**What is required**
In the entries that follow, the first line to write out is the one containing "diodes | 9 | 22.5 | 0.0469", and the last is the one containing "li1: 10549 /". Reproduce that stretch exactly, with nothing before or after it.

**Stored data entries**
◇ ◇ ◇ ◇ ◇
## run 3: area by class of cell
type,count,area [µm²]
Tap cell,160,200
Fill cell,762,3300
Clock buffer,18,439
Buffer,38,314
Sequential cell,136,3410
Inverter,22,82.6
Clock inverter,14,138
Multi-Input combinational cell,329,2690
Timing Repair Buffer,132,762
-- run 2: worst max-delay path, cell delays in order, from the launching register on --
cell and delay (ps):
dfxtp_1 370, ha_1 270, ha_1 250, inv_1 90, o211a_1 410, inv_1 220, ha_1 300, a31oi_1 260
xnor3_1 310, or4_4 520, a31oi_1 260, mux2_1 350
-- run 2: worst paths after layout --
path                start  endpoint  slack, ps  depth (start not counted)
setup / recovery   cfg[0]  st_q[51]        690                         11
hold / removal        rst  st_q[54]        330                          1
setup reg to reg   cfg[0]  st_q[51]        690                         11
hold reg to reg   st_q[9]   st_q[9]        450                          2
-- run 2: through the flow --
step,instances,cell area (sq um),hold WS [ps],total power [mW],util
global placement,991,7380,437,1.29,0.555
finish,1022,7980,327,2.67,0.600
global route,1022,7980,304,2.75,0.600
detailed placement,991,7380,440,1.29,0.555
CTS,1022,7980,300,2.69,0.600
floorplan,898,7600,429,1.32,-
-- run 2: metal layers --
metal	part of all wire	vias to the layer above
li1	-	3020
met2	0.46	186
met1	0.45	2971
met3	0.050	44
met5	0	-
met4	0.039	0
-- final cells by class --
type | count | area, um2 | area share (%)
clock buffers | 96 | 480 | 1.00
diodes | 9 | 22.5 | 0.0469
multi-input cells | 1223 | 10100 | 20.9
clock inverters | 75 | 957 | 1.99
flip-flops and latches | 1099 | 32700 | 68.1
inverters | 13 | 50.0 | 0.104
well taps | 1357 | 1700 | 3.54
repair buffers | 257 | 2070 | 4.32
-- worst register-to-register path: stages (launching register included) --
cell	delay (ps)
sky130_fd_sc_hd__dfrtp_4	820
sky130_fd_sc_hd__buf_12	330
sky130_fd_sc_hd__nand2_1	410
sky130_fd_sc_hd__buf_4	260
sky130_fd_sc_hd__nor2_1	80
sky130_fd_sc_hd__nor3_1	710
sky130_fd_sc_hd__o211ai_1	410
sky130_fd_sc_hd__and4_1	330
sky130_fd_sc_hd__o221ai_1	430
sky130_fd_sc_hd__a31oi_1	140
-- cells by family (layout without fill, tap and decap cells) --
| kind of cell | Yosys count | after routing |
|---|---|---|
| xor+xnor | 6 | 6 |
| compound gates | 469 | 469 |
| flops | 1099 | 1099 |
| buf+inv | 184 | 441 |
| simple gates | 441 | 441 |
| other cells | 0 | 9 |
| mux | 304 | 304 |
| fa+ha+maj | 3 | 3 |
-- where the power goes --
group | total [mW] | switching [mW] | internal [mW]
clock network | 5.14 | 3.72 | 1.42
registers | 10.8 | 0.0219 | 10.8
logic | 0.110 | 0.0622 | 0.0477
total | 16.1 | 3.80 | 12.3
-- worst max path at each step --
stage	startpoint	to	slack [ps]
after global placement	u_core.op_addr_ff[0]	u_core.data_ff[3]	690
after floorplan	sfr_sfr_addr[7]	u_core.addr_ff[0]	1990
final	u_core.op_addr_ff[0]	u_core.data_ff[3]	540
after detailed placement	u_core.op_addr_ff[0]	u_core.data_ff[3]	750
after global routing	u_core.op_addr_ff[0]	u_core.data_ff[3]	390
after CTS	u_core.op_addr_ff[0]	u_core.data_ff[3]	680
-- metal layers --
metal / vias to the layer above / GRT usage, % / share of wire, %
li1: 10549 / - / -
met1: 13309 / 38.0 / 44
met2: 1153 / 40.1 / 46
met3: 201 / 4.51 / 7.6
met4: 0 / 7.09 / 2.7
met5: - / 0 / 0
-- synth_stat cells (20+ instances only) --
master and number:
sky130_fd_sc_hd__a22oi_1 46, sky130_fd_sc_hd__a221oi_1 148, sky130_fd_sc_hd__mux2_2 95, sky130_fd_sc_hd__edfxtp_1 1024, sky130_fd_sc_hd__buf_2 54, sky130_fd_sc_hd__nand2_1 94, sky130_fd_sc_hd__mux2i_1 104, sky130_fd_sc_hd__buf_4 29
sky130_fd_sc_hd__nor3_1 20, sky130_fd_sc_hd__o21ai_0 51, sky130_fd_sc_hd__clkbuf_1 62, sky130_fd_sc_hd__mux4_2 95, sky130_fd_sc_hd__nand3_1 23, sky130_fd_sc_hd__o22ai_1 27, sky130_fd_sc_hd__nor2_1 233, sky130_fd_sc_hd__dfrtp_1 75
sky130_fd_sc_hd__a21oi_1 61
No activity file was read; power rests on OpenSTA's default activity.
--- config.mk ---
export PLATFORM = sky130hd
export DESIGN_NAME = xbcfg_top
export DESIGN_NICKNAME = d
export VERILOG_FILES = /design/src/design/xbcfg_pkg.sv /design/src/design/xbcfg_top.sv
export VERILOG_INCLUDE_DIRS = /design/src /design/src/design
export SDC_FILE = /design/constraint.sdc
export NUM_CORES = 1
export LEC_CHECK = 0
export ABC_CLOCK_PERIOD_IN_PS = 4500
export BUFFER_PORTS_ARGS = -buffer_cell sky130_fd_sc_hd__buf_4
export CORE_MARGIN = 5
export CORE_UTILIZATION = 30
export CTS_BUF_LIST = sky130_fd_sc_hd__clkbuf_8
export CTS_CLUSTER_SIZE = 25
export DETAILED_ROUTE_END_ITERATION = 6
export GPL_TIMING_DRIVEN = 0
export PLACE_DENSITY_LB_ADDON = 0.1
export REMOVE_ABC_BUFFERS = 1
export SETUP_SLACK_MARGIN = 0.4
export SYNTH_ARGS = -nofsm -noshare
export SYNTH_HDL_FRONTEND = slang
export SYNTH_SLANG_ARGS = --single-unit
--- constraint.sdc ---
create_clock -name clk -period 4.5 [get_ports clk]
set_clock_uncertainty 0.15 [all_clocks]
set_input_delay 0.9 -clock clk [delete_from_list [all_inputs] [get_ports clk]]
set_output_delay 0.9 -clock clk [all_outputs]
set_load 0.1 [all_outputs]
$ cat config.mk
export PLATFORM = sky130hd
export DESIGN_NAME = sac_adc_ctrl
export DESIGN_NICKNAME = d
export VERILOG_FILES = /design/src/design/sac_pkg.sv /design/src/design/sac_adc_ctrl.sv /design/src/design/sac_sar_engine.sv
export SDC_FILE = /design/constraint.sdc
export NUM_CORES = 1
export LEC_CHECK = 0
export BUFFER_PORTS_ARGS = -buffer_cell sky130_fd_sc_hd__clkbuf_2
export CAP_MARGIN = 15
export CORE_MARGIN = 2
export CORE_UTILIZATION = 50
export CTS_CLUSTER_SIZE = 8
export DETAILED_ROUTE_END_ITERATION = 6
export PLACE_DENSITY = 0.78
export SETUP_SLACK_MARGIN = 0.05
export SLEW_MARGIN = 20
export SYNTH_ARGS = -nofsm -noshare
export SYNTH_HDL_FRONTEND = slang
export SYNTH_SLANG_ARGS = --single-unit
$ cat constraint.sdc
create_clock -name clk -period 2.9 [get_ports clk]
set_input_delay 0.58 -clock clk [delete_from_list [all_inputs] [get_ports clk]]
set_output_delay 0.58 -clock clk [all_outputs]
set_load 0.02 [all_outputs]
[config.mk]
export PLATFORM = sky130hd
export DESIGN_NAME = ide_busmaster_dma_ctrl_status
export DESIGN_NICKNAME = d
export VERILOG_FILES = /design/src/logic/ide_busmaster_dma_ctrl_status.v
export VERILOG_INCLUDE_DIRS = /design/src /design/src/logic
export SDC_FILE = /design/constraint.sdc
export NUM_CORES = 1
export LEC_CHECK = 0
export BUFFER_PORTS_ARGS = -buffer_cell sky130_fd_sc_hd__buf_2
export CAP_MARGIN = 15
export CORE_MARGIN = 4
export CORE_UTILIZATION = 56
export DETAILED_ROUTE_END_ITERATION = 6
export PLACE_DENSITY = 0.93
export SKIP_LAST_GASP = 1
export SYNTH_ARGS = -nofsm -noshare
export SYNTH_HDL_FRONTEND = slang
export SYNTH_SLANG_ARGS = --single-unit
export TNS_END_PERCENT = 30
[constraint.sdc]
create_clock -name clk_sys_in -period 5.85 [get_ports clk_sys_in]
set_input_delay 0.585 -clock clk_sys_in [delete_from_list [all_inputs] [get_ports clk_sys_in]]
set_output_delay 0.585 -clock clk_sys_in [all_outputs]
set_load 0.05 [all_outputs]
◇ ◇ ◇ ◇ ◇
**Answer section**
diodes | 9 | 22.5 | 0.0469
multi-input cells | 1223 | 10100 | 20.9
clock inverters | 75 | 957 | 1.99
flip-flops and latches | 1099 | 32700 | 68.1
inverters | 13 | 50.0 | 0.104
well taps | 1357 | 1700 | 3.54
repair buffers | 257 | 2070 | 4.32
-- worst register-to-register path: stages (launching register included) --
cell	delay (ps)
sky130_fd_sc_hd__dfrtp_4	820
sky130_fd_sc_hd__buf_12	330
sky130_fd_sc_hd__nand2_1	410
sky130_fd_sc_hd__buf_4	260
sky130_fd_sc_hd__nor2_1	80
sky130_fd_sc_hd__nor3_1	710
sky130_fd_sc_hd__o211ai_1	410
sky130_fd_sc_hd__and4_1	330
sky130_fd_sc_hd__o221ai_1	430
sky130_fd_sc_hd__a31oi_1	140
-- cells by family (layout without fill, tap and decap cells) --
| kind of cell | Yosys count | after routing |
|---|---|---|
| xor+xnor | 6 | 6 |
| compound gates | 469 | 469 |
| flops | 1099 | 1099 |
| buf+inv | 184 | 441 |
| simple gates | 441 | 441 |
| other cells | 0 | 9 |
| mux | 304 | 304 |
| fa+ha+maj | 3 | 3 |
-- where the power goes --
group | total [mW] | switching [mW] | internal [mW]
clock network | 5.14 | 3.72 | 1.42
registers | 10.8 | 0.0219 | 10.8
logic | 0.110 | 0.0622 | 0.0477
total | 16.1 | 3.80 | 12.3
-- worst max path at each step --
stage	startpoint	to	slack [ps]
after global placement	u_core.op_addr_ff[0]	u_core.data_ff[3]	690
after floorplan	sfr_sfr_addr[7]	u_core.addr_ff[0]	1990
final	u_core.op_addr_ff[0]	u_core.data_ff[3]	540
after detailed placement	u_core.op_addr_ff[0]	u_core.data_ff[3]	750
after global routing	u_core.op_addr_ff[0]	u_core.data_ff[3]	390
after CTS	u_core.op_addr_ff[0]	u_core.data_ff[3]	680
-- metal layers --
metal / vias to the layer above / GRT usage, % / share of wire, %
li1: 10549 / - / -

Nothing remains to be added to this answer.